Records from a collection
◆ ◆ ◆ ◆ ◆
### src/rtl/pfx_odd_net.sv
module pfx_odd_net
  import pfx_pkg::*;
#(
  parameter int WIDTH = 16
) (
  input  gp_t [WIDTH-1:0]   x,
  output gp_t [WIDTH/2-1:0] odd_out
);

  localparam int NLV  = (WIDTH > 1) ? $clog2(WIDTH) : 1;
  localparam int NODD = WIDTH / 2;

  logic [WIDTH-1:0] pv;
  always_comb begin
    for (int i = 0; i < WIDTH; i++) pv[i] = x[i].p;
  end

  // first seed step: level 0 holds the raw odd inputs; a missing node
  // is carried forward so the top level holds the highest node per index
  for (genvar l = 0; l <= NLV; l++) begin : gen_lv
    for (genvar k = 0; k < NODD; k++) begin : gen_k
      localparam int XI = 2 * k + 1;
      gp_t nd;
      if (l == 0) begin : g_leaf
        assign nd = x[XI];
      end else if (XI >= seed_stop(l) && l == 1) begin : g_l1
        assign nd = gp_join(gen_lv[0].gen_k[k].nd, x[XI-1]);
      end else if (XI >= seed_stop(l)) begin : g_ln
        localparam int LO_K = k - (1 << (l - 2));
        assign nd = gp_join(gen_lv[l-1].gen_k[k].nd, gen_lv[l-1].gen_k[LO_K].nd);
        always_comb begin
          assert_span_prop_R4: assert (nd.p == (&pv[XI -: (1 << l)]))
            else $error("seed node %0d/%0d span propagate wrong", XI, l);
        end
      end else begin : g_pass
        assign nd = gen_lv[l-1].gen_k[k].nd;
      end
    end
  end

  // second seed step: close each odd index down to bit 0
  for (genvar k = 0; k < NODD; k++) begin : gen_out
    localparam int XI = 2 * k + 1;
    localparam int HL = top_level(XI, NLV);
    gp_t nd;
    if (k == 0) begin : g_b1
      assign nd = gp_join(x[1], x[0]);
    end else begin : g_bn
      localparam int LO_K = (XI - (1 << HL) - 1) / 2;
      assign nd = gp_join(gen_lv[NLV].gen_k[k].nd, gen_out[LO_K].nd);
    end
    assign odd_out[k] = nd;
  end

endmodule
◆ ◆ ◆ ◆ ◆
Problem to work on →
Every record, copied exactly, is the expected answer.

Result of the task →
### src/rtl/pfx_odd_net.sv
module pfx_odd_net
  import pfx_pkg::*;
#(
  parameter int WIDTH = 16
) (
  input  gp_t [WIDTH-1:0]   x,
  output gp_t [WIDTH/2-1:0] odd_out
);

  localparam int NLV  = (WIDTH > 1) ? $clog2(WIDTH) : 1;
  localparam int NODD = WIDTH / 2;

  logic [WIDTH-1:0] pv;
  always_comb begin
    for (int i = 0; i < WIDTH; i++) pv[i] = x[i].p;
  end

  // first seed step: level 0 holds the raw odd inputs; a missing node
  // is carried forward so the top level holds the highest node per index
  for (genvar l = 0; l <= NLV; l++) begin : gen_lv
    for (genvar k = 0; k < NODD; k++) begin : gen_k
      localparam int XI = 2 * k + 1;
      gp_t nd;
      if (l == 0) begin : g_leaf
        assign nd = x[XI];
      end else if (XI >= seed_stop(l) && l == 1) begin : g_l1
        assign nd = gp_join(gen_lv[0].gen_k[k].nd, x[XI-1]);
      end else if (XI >= seed_stop(l)) begin : g_ln
        localparam int LO_K = k - (1 << (l - 2));
        assign nd = gp_join(gen_lv[l-1].gen_k[k].nd, gen_lv[l-1].gen_k[LO_K].nd);
        always_comb begin
          assert_span_prop_R4: assert (nd.p == (&pv[XI -: (1 << l)]))
            else $error("seed node %0d/%0d span propagate wrong", XI, l);
        end
      end else begin : g_pass
        assign nd = gen_lv[l-1].gen_k[k].nd;
      end
    end
  end

  // second seed step: close each odd index down to bit 0
  for (genvar k = 0; k < NODD; k++) begin : gen_out
    localparam int XI = 2 * k + 1;
    localparam int HL = top_level(XI, NLV);
    gp_t nd;
    if (k == 0) begin : g_b1
      assign nd = gp_join(x[1], x[0]);
    end else begin : g_bn
      localparam int LO_K = (XI - (1 << HL) - 1) / 2;
      assign nd = gp_join(gen_lv[NLV].gen_k[k].nd, gen_out[LO_K].nd);
    end
    assign odd_out[k] = nd;
  end

endmodule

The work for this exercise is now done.